Using Google’s billing system could “require Bandcamp to switch from paying out artists within 24 to 48 hours of a sale (an essential feature of Bandcamp’s offering) to paying out artists 15 to 45 days after a sale – a significant blow to the artists who rely on Bandcamp to make a living and continue making music,” Epic wrote.

Google’s payment system is “not equipped to accommodate” the complexity of Bandcamp’s business, the company wrote, saying that artists and labels “add and edit thousands of digital and physical items each day” and currently “have full control over pricing.”

“If Epic were forced to turn off digital sales in the app in lieu of integrating GPB, fans and artists would become less engaged with Bandcamp, and Epic would lose mobile users and artists at a time when building momentum is essential for Epic to grow the Bandcamp app into a global platform that connects musicians and creators,” Epic said.

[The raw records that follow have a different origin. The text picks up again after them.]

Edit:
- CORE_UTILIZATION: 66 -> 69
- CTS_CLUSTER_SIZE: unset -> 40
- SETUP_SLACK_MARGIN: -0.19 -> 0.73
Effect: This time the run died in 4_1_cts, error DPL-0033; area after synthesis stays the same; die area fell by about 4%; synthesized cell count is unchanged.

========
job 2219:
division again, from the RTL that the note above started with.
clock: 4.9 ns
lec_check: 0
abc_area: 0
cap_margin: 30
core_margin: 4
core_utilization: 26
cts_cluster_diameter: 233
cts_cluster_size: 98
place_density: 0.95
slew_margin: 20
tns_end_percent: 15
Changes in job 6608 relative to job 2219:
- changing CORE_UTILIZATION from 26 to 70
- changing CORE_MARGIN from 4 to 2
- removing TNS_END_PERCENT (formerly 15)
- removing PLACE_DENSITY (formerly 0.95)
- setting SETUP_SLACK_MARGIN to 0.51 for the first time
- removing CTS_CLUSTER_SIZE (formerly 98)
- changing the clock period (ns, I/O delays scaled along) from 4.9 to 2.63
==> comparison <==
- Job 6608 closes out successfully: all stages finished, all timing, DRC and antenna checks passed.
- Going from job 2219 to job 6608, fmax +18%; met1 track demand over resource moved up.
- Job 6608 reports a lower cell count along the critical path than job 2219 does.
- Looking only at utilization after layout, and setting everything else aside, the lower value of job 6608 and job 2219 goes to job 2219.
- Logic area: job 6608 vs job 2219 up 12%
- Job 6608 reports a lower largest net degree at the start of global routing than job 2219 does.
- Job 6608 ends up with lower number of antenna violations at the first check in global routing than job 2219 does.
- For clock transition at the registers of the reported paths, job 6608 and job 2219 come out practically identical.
juniper:
// lcd_driver_top
module lcd_driver_top (
    input  wire clk,
    input  wire rst_n,
    output wire lcd_resetn,
    output wire lcd_cs,
    output wire lcd_dc,
    output wire lcd_sclk,
    output wire lcd_sda
);
clock: 10.0 ns
lec_check: 0
abc_area: 1
cap_margin: 20
cell_pad_in_sites_global_placement: 3
core_aspect_ratio: 0.75
core_margin: 6
core_utilization: 52
cts_cluster_size: 38
max_routing_layer: met4
min_routing_layer: met2
place_density: 0.81
setup_slack_margin: -0.72
slew_margin: 35
tns_end_percent: 65
run.sh (not shown) runs the stock make flow with config.mk's settings and CLKGATE_MAP_FILE=.
No final results exist for juniper, since it was stopped by error GPL-0301 during global placement without I/O (3_1_place_gp_skip_io).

In a statement to Billboard on Friday, Google sharply refuted Epic’s allegations. The company noted that Bandcamp was eligible for a payment service fee of 10%, which it said was “far less than the fees they charge on their own platforms.”

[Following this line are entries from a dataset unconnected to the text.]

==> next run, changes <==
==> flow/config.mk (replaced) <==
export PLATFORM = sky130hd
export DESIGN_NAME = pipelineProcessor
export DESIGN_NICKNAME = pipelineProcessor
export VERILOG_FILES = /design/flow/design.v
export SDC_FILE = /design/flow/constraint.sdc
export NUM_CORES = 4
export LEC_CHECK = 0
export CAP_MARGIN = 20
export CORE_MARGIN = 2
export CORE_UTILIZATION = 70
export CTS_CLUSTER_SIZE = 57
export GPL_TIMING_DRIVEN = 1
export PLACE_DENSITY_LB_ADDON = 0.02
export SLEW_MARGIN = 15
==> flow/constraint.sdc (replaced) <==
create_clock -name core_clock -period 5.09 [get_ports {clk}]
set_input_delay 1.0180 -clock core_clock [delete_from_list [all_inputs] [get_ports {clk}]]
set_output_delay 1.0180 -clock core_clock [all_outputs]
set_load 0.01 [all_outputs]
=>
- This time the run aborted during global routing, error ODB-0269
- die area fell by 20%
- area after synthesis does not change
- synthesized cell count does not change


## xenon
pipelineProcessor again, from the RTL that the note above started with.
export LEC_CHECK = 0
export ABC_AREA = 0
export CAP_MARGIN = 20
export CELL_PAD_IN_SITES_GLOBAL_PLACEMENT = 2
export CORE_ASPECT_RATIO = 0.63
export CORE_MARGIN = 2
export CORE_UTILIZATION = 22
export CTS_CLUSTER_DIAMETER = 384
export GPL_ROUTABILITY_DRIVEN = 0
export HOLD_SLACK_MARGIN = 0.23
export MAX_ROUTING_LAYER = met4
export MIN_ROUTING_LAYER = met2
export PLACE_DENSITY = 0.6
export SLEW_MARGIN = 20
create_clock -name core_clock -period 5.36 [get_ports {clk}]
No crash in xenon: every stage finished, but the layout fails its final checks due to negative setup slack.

“This is yet another meritless claim by Epic, which is now using its newly acquired app Bandcamp to continue its effort to avoid paying for the value that Google Play provides,” Google wrote in the statement.

The filing came amid a broader lawsuit against Google, filed by Epic and a number of other app developers, that accuses the tech giant of violating federal antitrust laws by abusing its dominant position over the app marketplace.

The lawsuits claims Google has exploited that market power to force apps to use its own payment systems, taking a roughly 30 percent cut in the process. Google has denied those allegations, saying Google Play is far less restrictive than Apple’s App Store and that it passes along “minimal cost to developers in the vast majority of cases.” The case is set for trial in April 2023.

In Thursday’s filings, Bandcamp CEO Ethan Diamond argued at length how the company – and artists – would be impacted by the changes Google wants to impose. He said the fees charged by Google would destroy the “artists-first” business model that sets the platform apart, in which he claimed more than 80 percent of revenue is passed along to indie labels and small bands.

“Google’s policy change does not work for our community or our business,” Diamond wrote. “Even at a revenue share rate of 10%, we would have to either pass those fees on to consumers (making Android a less attractive platform for music fans), pass those fees on to artists, or run our Android business at a long-term loss.”

He cited real-world examples, like a band that released an album on Bandcamp and within two days had generated “more than it made from services like Spotify, Apple Music and YouTube over the last six years.”

“For some independent artists, Bandcamp is the only platform available on which they are able to make money off of their music at all,” Diamond wrote.

Epic is also currently fighting a similar case with Apple, resulting in a high-profile split ruling last year. In that decision, a federal judge said Apple was entitled to force apps to use its payment system, but that apps could also direct users to outside payment options. The ruling is currently on appeal.